The Commission says the carbon market now has a surplus of nearly two billion CO2 allowances. Each allowance corresponds to one tonne of CO2 emissions. Enterprises that adopt low-carbon technology and emit less CO2 can sell their unused allowances.
The Greens/European Free Alliance group in the parliament welcomed the vote to delay, or "backload", the auctioning of CO2 allowances. But Greens MEP Bas Eickhout said it was "only a stop-gap measure to buy more time for much-needed structural ETS reform".
The Greens want the Commission to permanently withdraw at least 1.4 billion allowances this year.
The environmental campaign group Greenpeace said the current plan "will not restore the credibility of the carbon market, because as soon as the suspended allowances are allowed to re-enter the system, the carbon market will be back to square one". Greenpeace called for the Commission to remove 2.2 billion allowances before 2020.

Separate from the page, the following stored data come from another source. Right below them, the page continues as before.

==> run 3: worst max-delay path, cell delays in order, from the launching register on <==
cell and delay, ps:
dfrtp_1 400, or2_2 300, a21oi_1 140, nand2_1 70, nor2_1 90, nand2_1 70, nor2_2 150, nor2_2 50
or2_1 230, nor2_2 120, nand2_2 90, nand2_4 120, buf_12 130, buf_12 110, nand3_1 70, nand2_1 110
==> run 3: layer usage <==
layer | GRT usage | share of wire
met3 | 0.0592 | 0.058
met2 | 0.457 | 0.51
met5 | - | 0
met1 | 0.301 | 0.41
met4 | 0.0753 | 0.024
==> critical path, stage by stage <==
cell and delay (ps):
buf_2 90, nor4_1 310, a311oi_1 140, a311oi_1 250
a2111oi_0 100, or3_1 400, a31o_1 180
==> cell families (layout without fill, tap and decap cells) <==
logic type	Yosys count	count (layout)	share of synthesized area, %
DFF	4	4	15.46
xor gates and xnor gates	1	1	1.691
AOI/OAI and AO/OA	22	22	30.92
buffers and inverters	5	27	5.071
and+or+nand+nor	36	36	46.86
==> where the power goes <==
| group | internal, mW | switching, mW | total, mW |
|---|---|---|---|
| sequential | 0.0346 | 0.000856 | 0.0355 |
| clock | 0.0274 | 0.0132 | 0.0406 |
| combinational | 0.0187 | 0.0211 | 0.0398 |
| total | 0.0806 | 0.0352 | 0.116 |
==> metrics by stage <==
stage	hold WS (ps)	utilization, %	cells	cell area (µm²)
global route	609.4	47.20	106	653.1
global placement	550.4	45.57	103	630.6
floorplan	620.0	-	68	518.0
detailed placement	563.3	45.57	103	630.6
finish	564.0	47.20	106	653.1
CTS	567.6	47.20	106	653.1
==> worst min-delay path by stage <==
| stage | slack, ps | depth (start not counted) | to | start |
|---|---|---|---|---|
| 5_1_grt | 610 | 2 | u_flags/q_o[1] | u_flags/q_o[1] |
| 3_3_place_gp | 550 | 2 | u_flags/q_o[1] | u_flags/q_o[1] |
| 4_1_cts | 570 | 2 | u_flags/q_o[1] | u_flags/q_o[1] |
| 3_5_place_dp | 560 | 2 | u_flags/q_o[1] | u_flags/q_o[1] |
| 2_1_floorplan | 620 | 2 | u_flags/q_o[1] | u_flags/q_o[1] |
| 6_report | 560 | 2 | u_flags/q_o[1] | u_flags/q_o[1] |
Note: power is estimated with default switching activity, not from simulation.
<file path="src/rtl/cla_pkg.sv">
package cla_pkg;

    // generate/propagate pair for one bit or one group of bits
    typedef struct packed {
        logic g;
        logic p;
    } gp_t;

    // combine a more significant pair (hi) with a less significant one (lo);
    // the order of the operands matters
    function automatic gp_t gp_dot(gp_t hi, gp_t lo);
        gp_t r;
        r.g = hi.g | (hi.p & lo.g);
        r.p = hi.p & lo.p;
        return r;
    endfunction

    // per-bit pair from two operand bits; XOR propagate is shared with the sum
    function automatic gp_t gp_bit(logic x, logic y);
        gp_t r;
        r.g = x & y;
        r.p = x ^ y;
        return r;
    endfunction

endpackage

</file>
<file path="src/rtl/cla_lookahead.sv">
module cla_lookahead
    import cla_pkg::*;
#(
    parameter int N = 4
) (
    input  gp_t [N-1:0] gp_in,
    input  logic        cin,
    output logic [N-1:0] carry,
    output gp_t          grp
);

    // carry into position i as a flat sum of products of g, p and cin
    always_comb begin
        logic acc;
        logic run;
        carry[0] = cin;
        for (int i = 1; i < N; i++) begin
            acc = 1'b0;
            run = 1'b1;
            for (int j = i - 1; j >= 0; j--) begin
                acc = acc | (run & gp_in[j].g);
                run = run & gp_in[j].p;
            end
            carry[i] = acc | (run & cin);
        end
    end

    // group pair: fold from the most significant element downward
    always_comb begin
        gp_t f;
        f = gp_in[N-1];
        for (int k = N - 2; k >= 0; k--) begin
            f = gp_dot(f, gp_in[k]);
        end
        grp = f;
    end

endmodule

</file>
<file path="src/rtl/cla_section.sv">
module cla_section
    import cla_pkg::*;
#(
    parameter int W = 4
) (
    input  logic [W-1:0] a,
    input  logic [W-1:0] b,
    input  logic         cin,
    output logic [W-1:0] sum,
    output gp_t          grp
);

    gp_t [W-1:0]  bit_gp;
    logic [W-1:0] bit_c;

    for (genvar i = 0; i < W; i++) begin : g_bit
        assign bit_gp[i] = gp_bit(a[i], b[i]);
        assign sum[i]    = bit_gp[i].p ^ bit_c[i];
    end

    cla_lookahead #(.N(W)) u_la (
        .gp_in (bit_gp),
        .cin   (cin),
        .carry (bit_c),
        .grp   (grp)
    );

endmodule

</file>
<file path="src/rtl/cla_adder16.sv">
module cla_adder16
    import cla_pkg::*;
#(
    parameter int DATA_W = 16,
    parameter int SEC_W  = 4
) (
    input  logic [DATA_W-1:0] a,
    input  logic [DATA_W-1:0] b,
    input  logic              cin,
    output logic [DATA_W-1:0] sum,
    output logic              cout,
    output logic              grp_g,
    output logic              grp_p
);

    localparam int NSEC = DATA_W / SEC_W;

    gp_t [NSEC-1:0]  sec_gp;
    logic [NSEC-1:0] sec_c;
    gp_t             word_gp;

    for (genvar k = 0; k < NSEC; k++) begin : g_sec
        cla_section #(.W(SEC_W)) u_sec (
            .a   (a[k*SEC_W +: SEC_W]),
            .b   (b[k*SEC_W +: SEC_W]),
            .cin (sec_c[k]),
            .sum (sum[k*SEC_W +: SEC_W]),
            .grp (sec_gp[k])
        );
    end

    // second level: same lookahead unit over section pairs
    cla_lookahead #(.N(NSEC)) u_top (
        .gp_in (sec_gp),
        .cin   (cin),
        .carry (sec_c),
        .grp   (word_gp)
    );

    assign grp_g = word_gp.g;
    assign grp_p = word_gp.p;
    assign cout  = word_gp.g | (word_gp.p & cin);

endmodule

</file>
--- config.mk ---
export PLATFORM = sky130hd
export DESIGN_NAME = ptrfile
export DESIGN_NICKNAME = d
export VERILOG_FILES = /design/src/rtl/ptrfile_pkg.sv /design/src/rtl/ptrfile_decode.sv /design/src/rtl/ptrfile_gpr.sv /design/src/rtl/ptrfile_status.sv /design/src/rtl/ptrfile.sv
export SDC_FILE = /design/constraint.sdc
export NUM_CORES = 1
export LEC_CHECK = 0
export BUFFER_PORTS_ARGS = -buffer_cell sky130_fd_sc_hd__buf_2
export CAP_MARGIN = 20
export CORE_AREA = 2 2 115 117
export CTS_CLUSTER_SIZE = 30
export DETAILED_ROUTE_END_ITERATION = 8
export DIE_AREA = 0 0 117 119
export GPL_ROUTABILITY_DRIVEN = 0
export GPL_TIMING_DRIVEN = 0
export PLACE_DENSITY = 0.68
export REMOVE_ABC_BUFFERS = 1
export SLEW_MARGIN = 30
export SYNTH_ARGS = -nofsm -noshare
export SYNTH_HDL_FRONTEND = slang
export SYNTH_HIERARCHICAL = 1
export SYNTH_SLANG_ARGS = --single-unit
export TNS_END_PERCENT = 1
--- constraint.sdc ---
create_clock -name clk_i -period 5.2 [get_ports clk_i]
set_clock_uncertainty 0.1 [all_clocks]
set_input_delay 1.04 -clock clk_i [delete_from_list [all_inputs] [get_ports clk_i]]
set_output_delay 1.04 -clock clk_i [all_outputs]
set_load 0.05 [all_outputs]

Enterprises fuelled by coal generally need to buy more allowances than those using gas, because their CO2 emissions are higher.
The ETS covers more than 12,000 power plants and manufacturing installations in the EU, as well as airlines that use European airports.
The EU wants China and the US - the world's biggest CO2 polluters - to agree on more ambitious targets to limit climate change.
On current trends the world will miss the target of keeping the rise in temperatures below 2C, which experts say increases the risk of drought and rising sea levels.